Os açudes da aldeia têm sido a alternativa das famílias indígenas para realizar as tarefas domésticas, como lavar roupa e louças, bem como tomar banho e beber água. Isso provocou nos últimos dias um surto de diarréia, conforme relata a professora indígena Renata Castelão. “As crianças sempre são as mais prejudicadas. Elas estão adoecendo e faltando as aulas. Previdências têm que ser tomadas com urgência”, disse ela.
A indígena ainda questiona a falta de médico em um dos dois postos de saúde da aldeia. “Com tanta criança e idosos doentes só temos um médico para atender quase cinco mil pessoas. O pior disso tudo é que os principais remédios estão em falta na farmácia do posto de saúde”, relatou.

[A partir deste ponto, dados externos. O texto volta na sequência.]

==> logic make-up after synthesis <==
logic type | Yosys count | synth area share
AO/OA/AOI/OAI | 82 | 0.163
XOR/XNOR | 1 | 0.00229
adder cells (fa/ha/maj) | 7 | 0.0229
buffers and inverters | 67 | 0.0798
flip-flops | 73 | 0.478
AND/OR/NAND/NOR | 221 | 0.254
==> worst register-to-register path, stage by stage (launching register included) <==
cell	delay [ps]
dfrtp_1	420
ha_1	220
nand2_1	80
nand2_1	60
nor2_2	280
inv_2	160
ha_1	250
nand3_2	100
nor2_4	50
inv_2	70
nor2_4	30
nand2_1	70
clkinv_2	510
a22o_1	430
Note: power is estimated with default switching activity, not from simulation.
`src/rtl/dm_arb_pkg.sv`:
```
// Shared defaults, conflict classification and read-return source encoding
// for dm_port_arbiter. Build option: DM_ARB_FWD_EN (read/write forwarding).
package dm_arb_pkg;

  localparam int DM_AW     = 9;
  localparam int DM_DW     = 16;
  localparam int DM_RAM_AW = 8;
  localparam int CNT_W     = 16;

  localparam logic [CNT_W-1:0] CNT_MAX = '1;

  typedef enum logic [1:0] {
    CF_NONE  = 2'd0,
    CF_RD_WR = 2'd1,
    CF_WR_WR = 2'd2
  } conflict_e;

  typedef enum logic [1:0] {
    RSEL_RAM  = 2'd0,
    RSEL_ZERO = 2'd1,
    RSEL_FWD  = 2'd2
  } rsel_e;

  // Two live requests hitting the same RAM word clash only if one of them writes.
  function automatic conflict_e classify(input logic req0, input logic req1,
                                         input logic we0, input logic we1,
                                         input logic same_idx);
    conflict_e kind;
    kind = CF_NONE;
    if (req0 && req1 && same_idx) begin
      if (we0 && we1)      kind = CF_WR_WR;
      else if (we0 || we1) kind = CF_RD_WR;
    end
    return kind;
  endfunction

endpackage

```
`src/rtl/dm_port_arbiter_if.sv`:
```
// Requester, RAM and status bundle of dm_port_arbiter; slave = arbiter side,
// master = requesters plus RAM model.
interface dm_port_arbiter_if #(
  parameter int AW     = dm_arb_pkg::DM_AW,
  parameter int DW     = dm_arb_pkg::DM_DW,
  parameter int RAM_AW = dm_arb_pkg::DM_RAM_AW
) ();

  logic              p0_req,    p1_req;
  logic              p0_we,     p1_we;
  logic [AW-1:0]     p0_addr,   p1_addr;
  logic [DW-1:0]     p0_wdata,  p1_wdata;
  logic              p0_gnt,    p1_gnt;
  logic              p0_rvalid, p1_rvalid;
  logic [DW-1:0]     p0_rdata,  p1_rdata;
  logic [RAM_AW-1:0] ram_addr_a, ram_addr_b;
  logic              ram_we_a,   ram_we_b;
  logic [DW-1:0]     ram_data_a, ram_data_b;
  logic [DW-1:0]     ram_q_a,    ram_q_b;
  logic              err;
  logic [15:0]       conflict_cnt;

  modport slave (
    input  p0_req, p1_req, p0_we, p1_we, p0_addr, p1_addr, p0_wdata, p1_wdata,
    input  ram_q_a, ram_q_b,
    output p0_gnt, p1_gnt, p0_rvalid, p1_rvalid, p0_rdata, p1_rdata,
    output ram_addr_a, ram_addr_b, ram_we_a, ram_we_b, ram_data_a, ram_data_b,
    output err, conflict_cnt
  );

  modport master (
    output p0_req, p1_req, p0_we, p1_we, p0_addr, p1_addr, p0_wdata, p1_wdata,
    output ram_q_a, ram_q_b,
    input  p0_gnt, p1_gnt, p0_rvalid, p1_rvalid, p0_rdata, p1_rdata,
    input  ram_addr_a, ram_addr_b, ram_we_a, ram_we_b, ram_data_a, ram_data_b,
    input  err, conflict_cnt
  );

endinterface

```
`src/rtl/dm_arb_rr.sv`:
```
// Conflict detection, round-robin pointer and saturating conflict counter.
// With DM_ARB_FWD_EN defined, read/write clashes are granted to both sides.
module dm_arb_rr
  import dm_arb_pkg::*;
#(
  parameter int RAM_AW = DM_RAM_AW
) (
  input  logic              clk,
  input  logic              rst,
  input  logic              req0,
  input  logic              req1,
  input  logic              we0,
  input  logic              we1,
  input  logic [RAM_AW-1:0] idx0,
  input  logic [RAM_AW-1:0] idx1,
  output logic              gnt0,
  output logic              gnt1,
  output logic              fwd,
  output logic [CNT_W-1:0]  conflict_cnt
);

`ifdef DM_ARB_FWD_EN
  localparam bit FWD_EN = 1'b1;
`else
  localparam bit FWD_EN = 1'b0;
`endif

  conflict_e        kind;
  logic             arb;
  logic             rr_q, rr_d;
  logic [CNT_W-1:0] cnt_q, cnt_d;

  // NOTE: every signal driven here gets a value on every path so no latch is inferred.
  always_comb begin
    kind  = classify(req0, req1, we0, we1, idx0 == idx1);
    fwd   = FWD_EN && (kind == CF_RD_WR);
    arb   = (kind != CF_NONE) && !fwd;
    gnt0  = req0 && (!arb || !rr_q);
    gnt1  = req1 && (!arb ||  rr_q);
    // The loser of an arbitrated clash owns the next one (1 = p1).
    rr_d  = arb ? gnt0 : rr_q;
    cnt_d = (arb && (cnt_q != CNT_MAX)) ? cnt_q + 1'b1 : cnt_q;
  end

  // NOTE: flops use non-blocking assignment so each samples its pre-edge inputs.
  always_ff @(posedge clk or negedge rst) begin
    if (!rst) begin
      rr_q  <= 1'b0;
      cnt_q <= '0;
    end else begin
      rr_q  <= rr_d;
      cnt_q <= cnt_d;
    end
  end

  assign conflict_cnt = cnt_q;

endmodule

```
`src/rtl/dm_port_arbiter.sv`:
```
// Two requesters onto a dual-port RAM (p0 -> A, p1 -> B) with same-word
// arbitration, out-of-range trapping and one-cycle read return.
// Build option: DM_ARB_FWD_EN (see dm_arb_rr).
module dm_port_arbiter
  import dm_arb_pkg::*;
#(
  parameter int AW     = DM_AW,
  parameter int DW     = DM_DW,
  parameter int RAM_AW = DM_RAM_AW
) (
  input logic               clk,
  input logic               rst,
  dm_port_arbiter_if.slave  bus
);

  typedef struct packed {
    logic          rvalid;
    rsel_e         sel;
    logic [DW-1:0] fwd_data;
    logic [DW-1:0] hold;
  } ret_t;

  logic [1:0]    req, we, oor, gnt, ram_we;
  logic [AW-1:0] addr  [2];
  logic [DW-1:0] wdata [2];
  logic [DW-1:0] ram_q [2];
  logic [DW-1:0] rdata [2];
  logic          fwd;
  logic          err_q, err_d;
  ret_t          ret_q [2];
  ret_t          ret_d [2];

  always_comb begin
    req      = {bus.p1_req, bus.p0_req};
    we       = {bus.p1_we,  bus.p0_we};
    addr[0]  = bus.p0_addr;
    addr[1]  = bus.p1_addr;
    wdata[0] = bus.p0_wdata;
    wdata[1] = bus.p1_wdata;
    ram_q[0] = bus.ram_q_a;
    ram_q[1] = bus.ram_q_b;
    for (int i = 0; i < 2; i++) begin
      oor[i] = (addr[i] >> RAM_AW) != '0;
    end
  end

  dm_arb_rr #(.RAM_AW(RAM_AW)) u_rr (
    .clk          (clk),
    .rst          (rst),
    .req0         (req[0]),
    .req1         (req[1]),
    .we0          (we[0]),
    .we1          (we[1]),
    .idx0         (addr[0][RAM_AW-1:0]),
    .idx1         (addr[1][RAM_AW-1:0]),
    .gnt0         (gnt[0]),
    .gnt1         (gnt[1]),
    .fwd          (fwd),
    .conflict_cnt (bus.conflict_cnt)
  );

  always_comb begin
    err_d = err_q;
    for (int i = 0; i < 2; i++) begin
      // Out-of-range accesses are accepted but must never reach the RAM.
      ram_we[i] = req[i] && gnt[i] && we[i] && !oor[i];
      if (req[i] && gnt[i] && oor[i]) err_d = 1'b1;

      if (!ret_q[i].rvalid) begin
        rdata[i] = ret_q[i].hold;
      end else begin
        case (ret_q[i].sel)
          RSEL_ZERO: rdata[i] = '0;
          RSEL_FWD:  rdata[i] = ret_q[i].fwd_data;
          default:   rdata[i] = ram_q[i];
        endcase
      end

      ret_d[i].rvalid   = req[i] && gnt[i] && !we[i];
      ret_d[i].sel      = oor[i] ? RSEL_ZERO : (fwd ? RSEL_FWD : RSEL_RAM);
      ret_d[i].fwd_data = (i == 0) ? wdata[1] : wdata[0];
      ret_d[i].hold     = rdata[i];
    end
  end

  always_ff @(posedge clk or negedge rst) begin
    if (!rst) begin
      ret_q[0] <= '0;
      ret_q[1] <= '0;
      err_q    <= 1'b0;
    end else begin
      ret_q[0] <= ret_d[0];
      ret_q[1] <= ret_d[1];
      err_q    <= err_d;
    end
  end

  assign bus.p0_gnt     = gnt[0];
  assign bus.p1_gnt     = gnt[1];
  assign bus.p0_rvalid  = ret_q[0].rvalid;
  assign bus.p1_rvalid  = ret_q[1].rvalid;
  assign bus.p0_rdata   = rdata[0];
  assign bus.p1_rdata   = rdata[1];
  assign bus.ram_addr_a = addr[0][RAM_AW-1:0];
  assign bus.ram_addr_b = addr[1][RAM_AW-1:0];
  assign bus.ram_we_a   = ram_we[0];
  assign bus.ram_we_b   = ram_we[1];
  assign bus.ram_data_a = wdata[0];
  assign bus.ram_data_b = wdata[1];
  assign bus.err        = err_q;

endmodule
```
`src/flat_wrapper.sv`:
```
// flat-port wrapper written by rule: the top's interface ports become plain ports
module dm_port_arbiter_flat import dm_arb_pkg::*;
#(
  parameter int AW     = DM_AW,
  parameter int DW     = DM_DW,
  parameter int RAM_AW = DM_RAM_AW
)
  (clk, rst, bus_p0_req, bus_p1_req, bus_p0_we, bus_p1_we, bus_p0_addr, bus_p1_addr, bus_p0_wdata, bus_p1_wdata, bus_ram_q_a, bus_ram_q_b, bus_p0_gnt, bus_p1_gnt, bus_p0_rvalid, bus_p1_rvalid, bus_p0_rdata, bus_p1_rdata, bus_ram_addr_a, bus_ram_addr_b, bus_ram_we_a, bus_ram_we_b, bus_ram_data_a, bus_ram_data_b, bus_err, bus_conflict_cnt);
  dm_port_arbiter_if #(.AW(AW), .DW(DW), .RAM_AW(RAM_AW)) bus_i ();
  input logic clk;
  input logic rst;
  input wire logic [$bits(bus_i.p0_req)-1:0] bus_p0_req;
  input wire logic [$bits(bus_i.p1_req)-1:0] bus_p1_req;
  input wire logic [$bits(bus_i.p0_we)-1:0] bus_p0_we;
  input wire logic [$bits(bus_i.p1_we)-1:0] bus_p1_we;
  input wire logic [$bits(bus_i.p0_addr)-1:0] bus_p0_addr;
  input wire logic [$bits(bus_i.p1_addr)-1:0] bus_p1_addr;
  input wire logic [$bits(bus_i.p0_wdata)-1:0] bus_p0_wdata;
  input wire logic [$bits(bus_i.p1_wdata)-1:0] bus_p1_wdata;
  input wire logic [$bits(bus_i.ram_q_a)-1:0] bus_ram_q_a;
  input wire logic [$bits(bus_i.ram_q_b)-1:0] bus_ram_q_b;
  output wire logic [$bits(bus_i.p0_gnt)-1:0] bus_p0_gnt;
  output wire logic [$bits(bus_i.p1_gnt)-1:0] bus_p1_gnt;
  output wire logic [$bits(bus_i.p0_rvalid)-1:0] bus_p0_rvalid;
  output wire logic [$bits(bus_i.p1_rvalid)-1:0] bus_p1_rvalid;
  output wire logic [$bits(bus_i.p0_rdata)-1:0] bus_p0_rdata;
  output wire logic [$bits(bus_i.p1_rdata)-1:0] bus_p1_rdata;
  output wire logic [$bits(bus_i.ram_addr_a)-1:0] bus_ram_addr_a;
  output wire logic [$bits(bus_i.ram_addr_b)-1:0] bus_ram_addr_b;
  output wire logic [$bits(bus_i.ram_we_a)-1:0] bus_ram_we_a;
  output wire logic [$bits(bus_i.ram_we_b)-1:0] bus_ram_we_b;
  output wire logic [$bits(bus_i.ram_data_a)-1:0] bus_ram_data_a;
  output wire logic [$bits(bus_i.ram_data_b)-1:0] bus_ram_data_b;
  output wire logic [$bits(bus_i.err)-1:0] bus_err;
  output wire logic [$bits(bus_i.conflict_cnt)-1:0] bus_conflict_cnt;
  assign bus_i.p0_req = bus_p0_req;
  assign bus_i.p1_req = bus_p1_req;
  assign bus_i.p0_we = bus_p0_we;
  assign bus_i.p1_we = bus_p1_we;
  assign bus_i.p0_addr = bus_p0_addr;
  assign bus_i.p1_addr = bus_p1_addr;
  assign bus_i.p0_wdata = bus_p0_wdata;
  assign bus_i.p1_wdata = bus_p1_wdata;
  assign bus_i.ram_q_a = bus_ram_q_a;
  assign bus_i.ram_q_b = bus_ram_q_b;
  assign bus_p0_gnt = bus_i.p0_gnt;
  assign bus_p1_gnt = bus_i.p1_gnt;
  assign bus_p0_rvalid = bus_i.p0_rvalid;
  assign bus_p1_rvalid = bus_i.p1_rvalid;
  assign bus_p0_rdata = bus_i.p0_rdata;
  assign bus_p1_rdata = bus_i.p1_rdata;
  assign bus_ram_addr_a = bus_i.ram_addr_a;
  assign bus_ram_addr_b = bus_i.ram_addr_b;
  assign bus_ram_we_a = bus_i.ram_we_a;
  assign bus_ram_we_b = bus_i.ram_we_b;
  assign bus_ram_data_a = bus_i.ram_data_a;
  assign bus_ram_data_b = bus_i.ram_data_b;
  assign bus_err = bus_i.err;
  assign bus_conflict_cnt = bus_i.conflict_cnt;
  dm_port_arbiter #(.AW(AW), .DW(DW), .RAM_AW(RAM_AW)) u_core (.clk(clk), .rst(rst), .bus(bus_i));
endmodule
```
`config.mk`:
```
export PLATFORM = sky130hd
export DESIGN_NAME = dm_port_arbiter_flat
export DESIGN_NICKNAME = d
export VERILOG_FILES = /design/src/rtl/dm_arb_pkg.sv /design/src/rtl/dm_port_arbiter_if.sv /design/src/rtl/dm_arb_rr.sv /design/src/rtl/dm_port_arbiter.sv /design/src/flat_wrapper.sv
export SDC_FILE = /design/constraint.sdc
export NUM_CORES = 1
export LEC_CHECK = 0
export CAP_MARGIN = 20
export CORE_MARGIN = 2
export CORE_UTILIZATION = 35
export CTS_CLUSTER_DIAMETER = 200
export CTS_CLUSTER_SIZE = 16
export DETAILED_ROUTE_END_ITERATION = 6
export HOLD_SLACK_MARGIN = 0.12
export PLACE_DENSITY = 0.85
export SYNTH_ARGS = -nofsm -noshare
export SYNTH_HDL_FRONTEND = slang
export SYNTH_SLANG_ARGS = --single-unit
```
`constraint.sdc`:
```
create_clock -name clk -period 2.7 [get_ports clk]
set_input_delay 0.27 -clock clk [delete_from_list [all_inputs] [get_ports clk]]
set_output_delay 0.27 -clock clk [all_outputs]
set_load 0.005 [all_outputs]
```
==> flow_metrics.tcl, run 1 <==
set metrics [dict create \
    num_rows 33 \
    drtIter0Drc 44 \
    grt_antenna_before_repair 0 \
    synth_edf_count 0 \
    cap_violations 0 \
    syn-cell-area_sq_um 2974 \
    timing.fmax_mhz 385.2 \
    clockBufferDepth 2 \
    syn_nets 412 \
    hold_viol 0 \
    root_buffer "clkbuf_8" \
    p_int_w 0.001314 \
    period_needed_ns 2.596 \
    synthArstFlopShare 1.000 \
    ant_nets 0 \
    grt_setup_unrepaired "false" \
    htree_num_levels 2 \
    p_seq_frac 0.509 \
    path_depth 7 \
    swShare 0.2431 \
    io_buffers 126 \
    path_clk_slew_ns 0.10 \
    r2r_setup_slack_ns 0.66 \
    finalCritPeriodShare 0.9615 \
    crit_chain "clkdlybuf4s50_1 > xnor2_2 > nand3_1 > or4_4 > o21ai_2 > nor3b_1 > clkdlybuf4s50_1" \
    postLayoutCellArea_sq_um 3989 \
    die_x_um 96.18 \
    coreArea_sq_um 8217 \
    grt_most_used_layer "met2" \
    p_per_area_nw_per_um2 435.2 \
    slowest_delay_ns 0.56 \
    setup_violations 0 \
    hpwl_mm 5.189 \
    dr_total_vias 2236 \
    synth_top_cell_by_area "dfrtp_1" \
    arrival_ns 2.33 \
    synth.distinct_cells 28 \
    worstMarginPinSlew_ns 0.3959 \
    post_drt_wl_per_cell_um 13.27 \
    area_growth_syn_to_layout_pct 34.12 \
    instances_no_fill 493 \
    r2r-start "u_core.u_rr.conflict_cnt[0]$_DFFE_PN0P_" \
    dieArea_sq_um 9251 \
    grt_max_degree 26 \
    overflow 0 \
    place_area_sq_um 3855 \
    clkPwrFrac 0.271 \
    fill_cells 757 \
    cpLargestDelayFamily "buffers and inverters" \
    skew_ns 0.008760 \
    placed_cells 484 \
    rr_endpoint "u_core.u_rr.conflict_cnt[7]$_DFFE_PN0P_" \
    grt_pass1_vias 2236 \
    r2r_cells 7 \
    synth_top_area_frac 0.4544 \
    wirelength_mm 6.541 \
    status "completed" \
    clkLatencyLatePin_ns 0.30 \
    die_h_um 96.18 \
    crit_path_end_kind "output pin" \
    via_per_inst 4.535 \
    avgSynthCellArea_sq_um 9.236 \
    startpoint "bus_p1_addr[5]" \
    slew_headroom 0.7341 \
    cts_tree "yes" \
    hold_path_class "input port to flip-flop" \
    clkSinkCount 54 \
    post-cts-setup-buffer-count 0 \
    synth_seq_area_share 0.4544 \
    finalNetCount 477 \
    drv_slew 0 \
    routabilityCongestion 0.8060 \
    crit_slowest_cell "or4_4" \
    crit_top_cell "clkdlybuf4s50_1" \
    drc 0 \
    grt_pass1_wl_mm 9.949 \
    grt_usage 0.1382 \
    worstPathMaxFanout 3 \
    cp-start-kind "input port" \
    diodes 0 \
    synth_ff_type "dfrtp_1" \
    power.total_w 0.001736 \
    met2_usage 0.2546 \
    p_switching_w 0.0004219 \
    synthCells 322 \
    crit_type "input port to output pin" \
    cts_made_buffers 5 \
    io_pins 191 \
    synth_warnings 0 \
    irDropWorstVdd_mv 0.2267 \
    crit_required_ns 2.43 \
    netlist_top_cells_area "dfrtp_1 45%, buf_4 20%, xnor2_1 6.5%" \
    initial_utilization 0.3620 \
    p_leak_nw 1.706 \
    hold_ws_ns 0.2625 \
    drive_above_1_share 0.07990 \
    p_comb_frac 0.220 \
    synth_seq_cells 54 \
    dr.pass1.iters 4 \
    setup-tns-final_ns 0 \
    crit_path_end "bus_ram_we_b" \
    use_met3 0.03602 \
    met1_usage 0.1498 \
    path_buf_inv 2 \
]
## cell type report
class,count,area [sq um],area share
well taps,105,131.4,0.03294
clock inverters,2,16.27,0.004078
inverters,35,131.4,0.03294
flip-flops and latches,54,1351,0.3388
clock buffers,6,82.58,0.02070
repair buffers,143,1393,0.3491
multi-input cells,148,883.3,0.2215
## power by group through the flow
stage	combinational, W	clock [W]	sequential [W]
after floorplan	0.000223	0	0.000896
after global placement	0.000374	0	0.000897
after detailed placement	0.000385	0	0.000900
after CTS	0.000391	0.000503	0.000883
after global routing	0.000422	0.000531	0.000889
final	0.000382	0.000471	0.000883
## Yosys cell counts (2+ instances only)
cell type	n
nor2_1	3
dfrtp_1	54
nand3_1	8
nor2b_1	3
inv_1	35
nor3_1	5
buf_4	80
o21ai_0	33
nand4_1	7
clkbuf_1	4
nand2_1	45
xnor2_1	22
and3_1	4
nand3b_1	3
ha_1	2
xor2_1	2
## cell families (layout without fill, tap and decap cells)
| group | Yosys count | count (layout) | share of synthesized area |
|---|---|---|---|
| compound gates | 38 | 38 | 0.07405 |
| xor+xnor | 24 | 24 | 0.07068 |
| fa+ha+maj | 2 | 2 | 0.008413 |
| buf+inv | 120 | 186 | 0.2549 |
| flops | 54 | 54 | 0.4544 |
| mux | 1 | 1 | 0.003786 |
| simple gates | 83 | 83 | 0.1338 |
## routing by layer
metal / up-vias / part of all wire
met1: 1042 / 0.38
met2: 110 / 0.52
met3: 14 / 0.085
li1: 1070 / -
met4: 0 / 0.016
met5: - / 0
## sequential cells by signal, summed over array words and instances (netlist names)
name / flops
u_core.bus.err: 1
u_core.bus.p0_rvalid: 1
u_core.bus.p1_rvalid: 1
u_core.ret_q: 34
u_core.u_rr.conflict_cnt: 16
u_core.u_rr.rr_q: 1
## placed cells by master (no fill, tap or decap)
| cell | instances |
|---|---|
| o21a_1 | 1 |
| dfrtp_1 | 54 |
| xnor2_1 | 20 |
| and2_1 | 1 |
| dlygate4sd2_1 | 1 |
| nor2b_1 | 3 |
| nand4_1 | 7 |
| dlymetal6s2s_1 | 3 |
| ha_1 | 2 |
| nand3b_1 | 3 |
| and3_1 | 4 |
| clkbuf_8 | 6 |
| nand4b_1 | 1 |
| buf_2 | 1 |
| inv_1 | 35 |
| o21bai_1 | 1 |
| clkdlybuf4s50_1 | 121 |
| o21ai_2 | 1 |
| and3b_1 | 1 |
| inv_6 | 1 |
| a2111oi_4 | 1 |
| nor2_1 | 3 |
| buf_4 | 16 |
| dlygate4sd3_1 | 1 |
| nand3_1 | 8 |
| xnor2_2 | 2 |
| a21oi_1 | 1 |
| nor3_1 | 5 |
| o21ai_0 | 32 |
| mux2_2 | 1 |
| o211ai_1 | 1 |
| or4_4 | 1 |
| nand2_1 | 45 |
| xor2_1 | 2 |
| clkinvlp_4 | 1 |
| nor3b_1 | 1 |
## stage by stage
stage | worst slack (ns) | utilization
6_report | 0.1038 | 0.4855
2_1_floorplan | 0.8116 | -
3_3_place_gp | -0.06882 | 0.4692
4_1_cts | 0.01010 | 0.4841
3_5_place_dp | -0.1337 | 0.4692
5_1_grt | 0.01351 | 0.4855
## worst reg2reg max path, delay by kind of cell, from the launching register on
kind,cells,cell delay [ns]
and+or+nand+nor,3,0.42
adders and majority gates,1,0.24
buffers and inverters,1,0.26
AOI/OAI and AO/OA,1,0.43
xor gates and xnor gates,1,0.15
DFF,1,0.43
## what timing repair did
item	in CTS	in global routing
hold buffers	1	0
cloned	0	0
gates resized for setup	4	4
pin swaps	1	1
hold endpoints to repair	12	0
setup endpoints to repair	4	4
## how the worst min path moves through the flow
| stage | from | endpoint | depth (start not counted) |
|---|---|---|---|
| 3_3_place_gp | rst | u_core.ret_q[15]$_DFF_PN0_ | 1 |
| 3_5_place_dp | rst | u_core.ret_q[15]$_DFF_PN0_ | 1 |
| 4_1_cts | rst | u_core.u_rr.conflict_cnt[3]$_DFFE_PN0P_ | 2 |
| 5_1_grt | bus_p1_we | u_core.bus.p1_rvalid$_DFF_PN0_ | 3 |
| 2_1_floorplan | rst | u_core.bus.err$_DFFE_PN0P_ | 0 |
| 6_report | bus_p1_we | u_core.bus.p1_rvalid$_DFF_PN0_ | 3 |
Note: power is estimated with default switching activity, not from simulation.
==> inputs of run 2 (changes only) <==
- SKIP_LAST_GASP: not set -> 1
==> run 2 against run 1 <==
  * Fmax is 3.8% lower
  * Via count decreased by 0.40%
  * Cell count stayed put
  * Die area did not move
  * Final area down 0.16%
  * Combinational power is essentially flat
==> flow_metrics.tcl, run 2 (same netlist as run 1, synthesis figures left out) <==
set metrics [dict create \
    dr_total_vias 2227 \
    cp-start-kind "input port" \
    hpwl_mm 5.189 \
    worstPathMaxFanout 3 \
    grt_usage 0.1382 \
    dieArea_sq_um 9251 \
    clockBufferDepth 2 \
    slew_headroom 0.7334 \
    irDropWorstVdd_mv 0.2264 \
    grt_max_degree 26 \
    grt_setup_unrepaired "true" \
    p_per_area_nw_per_um2 436.0 \
    status "completed" \
    holdPathStages 3 \
    largest-register "u_core.ret_q" \
    num_rows 33 \
    power.total_w 0.001736 \
    period_needed_ns 2.699 \
    timing.fmax_mhz 370.5 \
    via_per_inst 4.517 \
    post-cts-setup-buffer-count 0 \
    coreArea_sq_um 8217 \
    crit_type "input port to output pin" \
    layout_commonest_cell "clkdlybuf4s50_1" \
    finalCritPeriodShare 0.9997 \
    fill_cells 756 \
    dr.pass1.iters 2 \
    path_clk_slew_ns 0.10 \
    hold_path_class "input port to flip-flop" \
    drive_above_1_share 0.07732 \
    crit_chain "clkdlybuf4s50_1 > ha_1 > o211ai_1 > or4_4 > o21a_1 > and3b_1 > clkdlybuf4s50_1" \
    overflow 0 \
    ant_nets 0 \
    skew_ns 0.009333 \
    io_buffers 126 \
    cts_made_buffers 5 \
    grt_pass1_wl_mm 9.949 \
    drv_slew 0 \
    crit_slowest_cell "or4_4" \
    hold_ws_ns 0.2803 \
    setup_violations 0 \
    crit_required_ns 2.43 \
    drc 0 \
    grt_antenna_before_repair 0 \
    initial_utilization 0.3620 \
    wirelength_mm 6.505 \
    grt_pass1_vias 2236 \
    largest_register_ffs 34 \
    htree_num_levels 2 \
    crit_top_cell "clkdlybuf4s50_1" \
    crit_path_end_kind "output pin" \
    final_util 0.4847 \
    routabilityCongestion 0.8060 \
    layout_common_cells "122 x clkdlybuf4s50_1, 54 x dfrtp_1, 45 x nand2_1" \
    io_pins 191 \
    r2r_cells 7 \
    slowest_delay_ns 0.50 \
    worstMarginPinSlew_ns 0.3969 \
    root_buffer "clkbuf_8" \
    die_h_um 96.18 \
    clkSinkCount 54 \
    clkLatencyLatePin_ns 0.30 \
    hold_viol 0 \
    diodes 0 \
    finalNetCount 477 \
    post_drt_wl_per_cell_um 13.19 \
    cts_tree "yes" \
    p_leak_nw 1.688 \
    area_growth_syn_to_layout_pct 33.91 \
    die_x_um 96.18 \
    cap_violations 0 \
    arrival_ns 2.43 \
    drtIter0Drc 56 \
]
run 2: cell types whose count changed in the layout (fill, tap and decap cells not counted):
cell | before | now
dlymetal6s2s_1 | 3 | 2
clkdlybuf4s50_1 | 121 | 122
o21ai_1 | 0 | 1
o21ai_2 | 1 | 0
run 2: through the flow:
step	TNS (ns)	cells	setup slack, ns	instance area, sq um
floorplan	0	322	0.8116	2974
global placement	-0.1394	484	-0.06882	3855
detailed placement	-0.3202	484	-0.1337	3855
CTS	0	493	0.01010	3978
global route	-0.2261	493	-0.1011	3983
finish	0	493	0.0006899	3983
run 2: layout make-up:
class                   instances  area [sq um]  area share
clock buffers                   6         82.58     0.02074
inverters                      35         131.4     0.03299
multi-input cells             148         879.6      0.2209
well taps                     105         131.4     0.03299
clock inverters                 2         16.27    0.004084
repair buffers                143          1390      0.3490
flip-flops and latches         54          1351      0.3393
run 2: timing repair:
action,4_1_cts,5_1_grt
resized for setup,4,2
setup endpoints to repair,4,4
hold buffers,1,0
endpoints found under the hold margin,12,0
pin swaps,1,1
run 2: report_power, final:
group / switching (W) / internal [W]
clock network: 0.000261 / 0.000212
logic: 0.000144 / 0.000237
registers: 0.0000174 / 0.000865
total: 0.000422 / 0.00131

Durante o protesto de ontem, crianças e jovens das escolas da aldeia mostraram cartazes com anúncios de indignação. Eles cobravam também o recurso de R$ 1,3 milhões liberados no ano passado para a construção de laboratório de ciências na escola Ivy Poty. A verba foi liberada simultaneamente com o recurso destinado a uma escola municipal da cidade de Caarapó. No município o laboratório está em fase de conclusão e na aldeia nem começou.
Alécio Soares Martins também é professor indígena. Segundo ele, a bomba que leva água para as cisternas não dá conta. “Ela é muito fraca. Chega até a encher a cisterna, mas aí não tem força para distribuir às residências”, disse. Ele leciona na escola Bocajá, região mais populosa e prejudicada da aldeia Te Yikue.
Por conta da falta d’água os indígenas estão perfurando poço, medida condenada pela Sesai, unidade responsável pelo abastecimento de água nas aldeias de todo o Estado. “Não temos outra opção”, disse Marcos Palácios”, que perfurou poço em sua casa. Hoje o coordenador da Sesai, Nelson Olazar, garantiu aos índios que estará pessoalmente na aldeia para resolver o problema da água.
O vereador indígena de Caarapó, Otoniel Ricardo (PT), disse que os problemas da aldeia já foram levados para todos os órgãos que atuam na assistência aos índios, como a Funasa, Sesai e Funai. “Estamos com muita dificuldade para resolver os nossos impasses”, questionou. Por conta disso documento será encaminhado ao Ministério Público Estadual. “Já fizemos um dossiê com todos os problemas que acontecem aqui na aldeia e que não são resolvidos. Um deles é o recurso para a construção do laboratório que até agora não saiu do papel”, disse o vereador.
ALIMENTOS
A última vez que a reportagem esteve na aldeia a reclamação sobre a qualidade dos mantimentos que integram a cesta básica indígena foi bastante questionada. O feijão da cor marrom escura é velho e nem sempre cozinha. Já o arroz é quebradiço, do tipo quirera. Ambos tem na embalagem o selo ‘Tipo 1’, que na teoria e prática demostra que o produto é de qualidade.